Every line with "typedef" in it should be copied from the data.

**Records to use**
++++++++++
`src/hdl/cmp_ctrl_pkg.sv`:
```
// Constants and types shared by the comparator control register block.
package cmp_ctrl_pkg;

  // ----------------------------------------------------------------------
  // Register indices and bus geometry
  // ----------------------------------------------------------------------
  localparam int          ADDR_W         = 10;
  localparam int          DATA_W         = 32;
  localparam int          SEL_W          = 4;
  localparam logic [7:0]  IDX_CTL_ONE    = 8'h59;
  localparam logic [7:0]  IDX_CTL_TWO    = 8'h5a;
  localparam logic [7:0]  IDX_BUF_DIS    = 8'h5b;
  localparam logic [7:0]  IDX_EVT_STATUS = 8'h5c;
  localparam logic [7:0]  IDX_EVT_MASK   = 8'h5d;

  // ----------------------------------------------------------------------
  // Field positions
  // ----------------------------------------------------------------------
  localparam int CTL1_IRQ_FLAG   = 0;
  localparam int CTL1_IRQ_ENABLE = 1;
  localparam int CTL1_EDGE_SEL   = 2;
  localparam int CTL1_POWER_ON   = 3;
  localparam int CTL1_REF_LO     = 4;
  localparam int CTL1_REF_HI     = 5;
  localparam int CTL1_REF_PATH   = 6;
  localparam int CTL1_SWAP       = 7;
  localparam int CTL2_RESULT     = 0;
  localparam int CTL2_FILTER     = 1;
  localparam int CTL2_CONN_A     = 2;
  localparam int CTL2_CONN_B     = 3;
  localparam int EVT_FLAG_SET    = 0;
  localparam int EVT_RISE        = 1;
  localparam int EVT_FALL        = 2;
  localparam int EVT_W           = 3;

  // ----------------------------------------------------------------------
  // Reset values and timing
  // ----------------------------------------------------------------------
  localparam logic [7:0]       CTL1_RESET    = 8'h00;
  localparam logic [7:0]       CTL2_RESET    = 8'h00;
  localparam logic [7:0]       BUF_DIS_RESET = 8'h00;
  localparam logic [EVT_W-1:0] EVT_RESET     = 3'h0;
  localparam int               FILTER_LEN    = 3;

  typedef enum logic [1:0] {
    REF_EXTERNAL,
    REF_QUARTER,
    REF_HALF,
    REF_DIODE
  } reference_select_t;

  typedef struct packed {
    logic              cmp_power_on;
    reference_select_t reference_select;
    logic              ref_drive_en;
    logic              reference_path_select;
    logic              input_swap;
    logic              input_a_connect;
    logic              input_b_connect;
    logic [7:0]        buffer_disable_bits;
  } analog_ctrl_t;

endpackage : cmp_ctrl_pkg

```
`src/hdl/comparator_control_regs.sv`:
```
// Comparator control and status registers behind a Wishbone slave.
`timescale 1ns/1ps

module comparator_control_regs #(
  parameter int FILTER_DEPTH = cmp_ctrl_pkg::FILTER_LEN
) (
  input  wire logic                            ref_clk_in,
  input  wire logic                            reset_n_in,
  input  wire logic                            wb_cyc_in,
  input  wire logic                            wb_stb_in,
  input  wire logic                            wb_we_in,
  input  wire logic [cmp_ctrl_pkg::ADDR_W-1:0] wb_adr_in,
  input  wire logic [cmp_ctrl_pkg::SEL_W-1:0]  wb_sel_in,
  input  wire logic [cmp_ctrl_pkg::DATA_W-1:0] wb_dat_in,
  output logic      [cmp_ctrl_pkg::DATA_W-1:0] wb_dat_out,
  output logic                                 wb_ack_out,
  input  wire logic                            cmp_raw_in,
  output cmp_ctrl_pkg::analog_ctrl_t           analog_ctrl_out,
  output logic                                 cmp_irq_out,
  output logic                                 irq_out
);
  import cmp_ctrl_pkg::*;

  // ----------------------------------------------------------------------
  // Storage
  // ----------------------------------------------------------------------
  logic [7:0]             ctl_one_r;
  logic [7:0]             ctl_two_r;
  logic [7:0]             buf_dis_r;
  logic [EVT_W-1:0]       evt_status_r;
  logic [EVT_W-1:0]       evt_mask_r;
  logic                   ack_r;
  logic [DATA_W-1:0]      rdata_r;
  logic [FILTER_DEPTH-1:0] filt_hist_r;
  logic                   filt_out_r;
  logic                   result_prev_r;
  logic                   cmp_result;
  logic                   rise_evt;
  logic                   fall_evt;
  logic                   flag_set_evt;
  logic                   req;
  logic                   wr_stb;
  logic [7:0]             wr_byte;
  logic [ADDR_W-3:0]      idx;
  logic [7:0]             rd_byte;
  logic                   take;
  logic                   rd_take;
  logic                   wr_ctl_one;
  logic                   wr_ctl_two;
  logic                   wr_buf_dis;
  logic                   wr_evt_status;
  logic                   wr_evt_mask;
  logic [7:0]             ctl_one_nxt;
  logic [7:0]             ctl_two_nxt;
  logic [7:0]             buf_dis_nxt;
  logic [EVT_W-1:0]       evt_now;
  logic [EVT_W-1:0]       evt_status_nxt;
  logic [EVT_W-1:0]       evt_mask_nxt;
  logic                   cmp_irq_r;
  logic                   irq_r;
  analog_ctrl_t           analog_ctrl_r;
  logic                   cmp_power_on;
  logic                   result_filter_sel;
  logic                   cmp_edge_select;

  // ----------------------------------------------------------------------
  // Bus decode
  // ----------------------------------------------------------------------
  function automatic logic hit(input logic [ADDR_W-3:0] a,
                               input logic [7:0]        reg_idx);
    hit = (a == (ADDR_W-2)'(reg_idx));
  endfunction : hit

  assign req     = wb_cyc_in & wb_stb_in;
  assign idx     = wb_adr_in[ADDR_W-1:2];
  assign wr_byte = wb_dat_in[7:0];
  assign take    = req & ~ack_r;
  assign rd_take = take & ~wb_we_in;
  // Writes take effect on the edge that raises ack, low lane only.
  assign wr_stb  = take & wb_we_in & wb_sel_in[0];

  // ----------------------------------------------------------------------
  // Per-register write strobes
  // ----------------------------------------------------------------------
  assign wr_ctl_one    = wr_stb & hit(idx, IDX_CTL_ONE);
  assign wr_ctl_two    = wr_stb & hit(idx, IDX_CTL_TWO);
  assign wr_buf_dis    = wr_stb & hit(idx, IDX_BUF_DIS);
  assign wr_evt_status = wr_stb & hit(idx, IDX_EVT_STATUS);
  assign wr_evt_mask   = wr_stb & hit(idx, IDX_EVT_MASK);

  // ----------------------------------------------------------------------
  // Live control fields
  // ----------------------------------------------------------------------
  assign cmp_power_on      = ctl_one_r[CTL1_POWER_ON];
  assign cmp_edge_select   = ctl_one_r[CTL1_EDGE_SEL];
  assign result_filter_sel = ctl_two_r[CTL2_FILTER];

  // ----------------------------------------------------------------------
  // Comparator result path
  // ----------------------------------------------------------------------
  // Power gating of input
  always_ff @(posedge ref_clk_in or negedge reset_n_in) begin
    if (!reset_n_in) begin
      filt_hist_r <= '0;
    end else begin
      filt_hist_r <= {filt_hist_r[FILTER_DEPTH-2:0],
                      cmp_raw_in & cmp_power_on};
    end
  end

  // The filter follows only once all recent samples agree.
  always_ff @(posedge ref_clk_in or negedge reset_n_in) begin
    if (!reset_n_in) begin
      filt_out_r <= 1'b0;
    end else if (&filt_hist_r) begin
      filt_out_r <= 1'b1;
    end else if (~|filt_hist_r) begin
      filt_out_r <= 1'b0;
    end
  end

  assign cmp_result = result_filter_sel ? filt_out_r : filt_hist_r[0];

  // ----------------------------------------------------------------------
  // Edge detection
  // ----------------------------------------------------------------------
  always_ff @(posedge ref_clk_in or negedge reset_n_in) begin
    if (!reset_n_in) begin
      result_prev_r <= 1'b0;
    end else begin
      result_prev_r <= cmp_result;
    end
  end

  assign rise_evt = cmp_result & ~result_prev_r;
  assign fall_evt = ~cmp_result & result_prev_r;
  assign flag_set_evt = cmp_edge_select ? fall_evt : rise_evt;

  // ----------------------------------------------------------------------
  // Event vector
  // ----------------------------------------------------------------------
  always_comb begin
    evt_now               = '0;
    evt_now[EVT_FLAG_SET] = flag_set_evt;
    evt_now[EVT_RISE]     = rise_evt;
    evt_now[EVT_FALL]     = fall_evt;
  end

  // ----------------------------------------------------------------------
  // Control register one
  // ----------------------------------------------------------------------
  always_comb begin
    ctl_one_nxt = ctl_one_r;
    if (wr_ctl_one) begin
      ctl_one_nxt = wr_byte;
    end
    if (flag_set_evt) begin
      ctl_one_nxt[CTL1_IRQ_FLAG] = 1'b1;
    end
  end

  always_ff @(posedge ref_clk_in or negedge reset_n_in) begin
    if (!reset_n_in) begin
      ctl_one_r <= CTL1_RESET;
    end else begin
      ctl_one_r <= ctl_one_nxt;
    end
  end

  // ----------------------------------------------------------------------
  // Control register two and buffer disables
  // ----------------------------------------------------------------------
  // Upper bits stored only
  always_comb begin
    ctl_two_nxt = ctl_two_r;
    if (wr_ctl_two) begin
      ctl_two_nxt = {wr_byte[7:1], 1'b0};
    end
  end

  always_ff @(posedge ref_clk_in or negedge reset_n_in) begin
    if (!reset_n_in) begin
      ctl_two_r <= CTL2_RESET;
    end else begin
      ctl_two_r <= ctl_two_nxt;
    end
  end

  always_comb begin
    buf_dis_nxt = buf_dis_r;
    if (wr_buf_dis) begin
      buf_dis_nxt = wr_byte;
    end
  end

  always_ff @(posedge ref_clk_in or negedge reset_n_in) begin
    if (!reset_n_in) begin
      buf_dis_r <= BUF_DIS_RESET;
    end else begin
      buf_dis_r <= buf_dis_nxt;
    end
  end

  // ----------------------------------------------------------------------
  // Event status and mask
  // ----------------------------------------------------------------------
  always_comb begin
    evt_status_nxt = evt_status_r;
    if (wr_evt_status) begin
      evt_status_nxt = evt_status_r & ~wr_byte[EVT_W-1:0];
    end
    evt_status_nxt = evt_status_nxt | evt_now;
  end

  always_ff @(posedge ref_clk_in or negedge reset_n_in) begin
    if (!reset_n_in) begin
      evt_status_r <= EVT_RESET;
    end else begin
      evt_status_r <= evt_status_nxt;
    end
  end

  always_comb begin
    evt_mask_nxt = evt_mask_r;
    if (wr_evt_mask) begin
      evt_mask_nxt = wr_byte[EVT_W-1:0];
    end
  end

  always_ff @(posedge ref_clk_in or negedge reset_n_in) begin
    if (!reset_n_in) begin
      evt_mask_r <= EVT_RESET;
    end else begin
      evt_mask_r <= evt_mask_nxt;
    end
  end

  // ----------------------------------------------------------------------
  // Read mux and acknowledge
  // ----------------------------------------------------------------------
  always_comb begin
    rd_byte = 8'h00;
    if (hit(idx, IDX_CTL_ONE)) begin
      rd_byte = ctl_one_r;
    end else if (hit(idx, IDX_CTL_TWO)) begin
      rd_byte = {ctl_two_r[7:1], cmp_result};
    end else if (hit(idx, IDX_BUF_DIS)) begin
      rd_byte = buf_dis_r;
    end else if (hit(idx, IDX_EVT_STATUS)) begin
      rd_byte = {5'h00, evt_status_r};
    end else if (hit(idx, IDX_EVT_MASK)) begin
      rd_byte = {5'h00, evt_mask_r};
    end
  end

  always_ff @(posedge ref_clk_in or negedge reset_n_in) begin
    if (!reset_n_in) begin
      ack_r <= 1'b0;
    end else begin
      ack_r <= take;
    end
  end

  always_ff @(posedge ref_clk_in or negedge reset_n_in) begin
    if (!reset_n_in) begin
      rdata_r <= '0;
    end else begin
      rdata_r <= rd_take ? {24'h000000, rd_byte} : '0;
    end
  end

  assign wb_ack_out = ack_r;
  assign wb_dat_out = rdata_r;

  // ----------------------------------------------------------------------
  // Analog control outputs
  // ----------------------------------------------------------------------
  always_ff @(posedge ref_clk_in or negedge reset_n_in) begin
    if (!reset_n_in) begin
      analog_ctrl_r <= '0;
    end else begin
      analog_ctrl_r.cmp_power_on          <= ctl_one_nxt[CTL1_POWER_ON];
      analog_ctrl_r.reference_select      <=
        reference_select_t'(ctl_one_nxt[CTL1_REF_HI:CTL1_REF_LO]);
      analog_ctrl_r.ref_drive_en          <=
        |ctl_one_nxt[CTL1_REF_HI:CTL1_REF_LO];
      analog_ctrl_r.reference_path_select <= ctl_one_nxt[CTL1_REF_PATH];
      analog_ctrl_r.input_swap            <= ctl_one_nxt[CTL1_SWAP];
      analog_ctrl_r.input_a_connect       <= ctl_two_nxt[CTL2_CONN_A];
      analog_ctrl_r.input_b_connect       <= ctl_two_nxt[CTL2_CONN_B];
      analog_ctrl_r.buffer_disable_bits   <= buf_dis_nxt;
    end
  end

  assign analog_ctrl_out = analog_ctrl_r;

  // ----------------------------------------------------------------------
  // Interrupt outputs
  // ----------------------------------------------------------------------
  // Flag and enable
  always_ff @(posedge ref_clk_in or negedge reset_n_in) begin
    if (!reset_n_in) begin
      cmp_irq_r <= 1'b0;
    end else begin
      cmp_irq_r <= ctl_one_nxt[CTL1_IRQ_FLAG] & ctl_one_nxt[CTL1_IRQ_ENABLE];
    end
  end

  always_ff @(posedge ref_clk_in or negedge reset_n_in) begin
    if (!reset_n_in) begin
      irq_r <= 1'b0;
    end else begin
      irq_r <= |(evt_status_nxt & evt_mask_nxt);
    end
  end

  assign cmp_irq_out = cmp_irq_r;
  assign irq_out     = irq_r;

endmodule : comparator_control_regs

```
++++++++++
**Exercise result**
  typedef enum logic [1:0] {
  typedef struct packed {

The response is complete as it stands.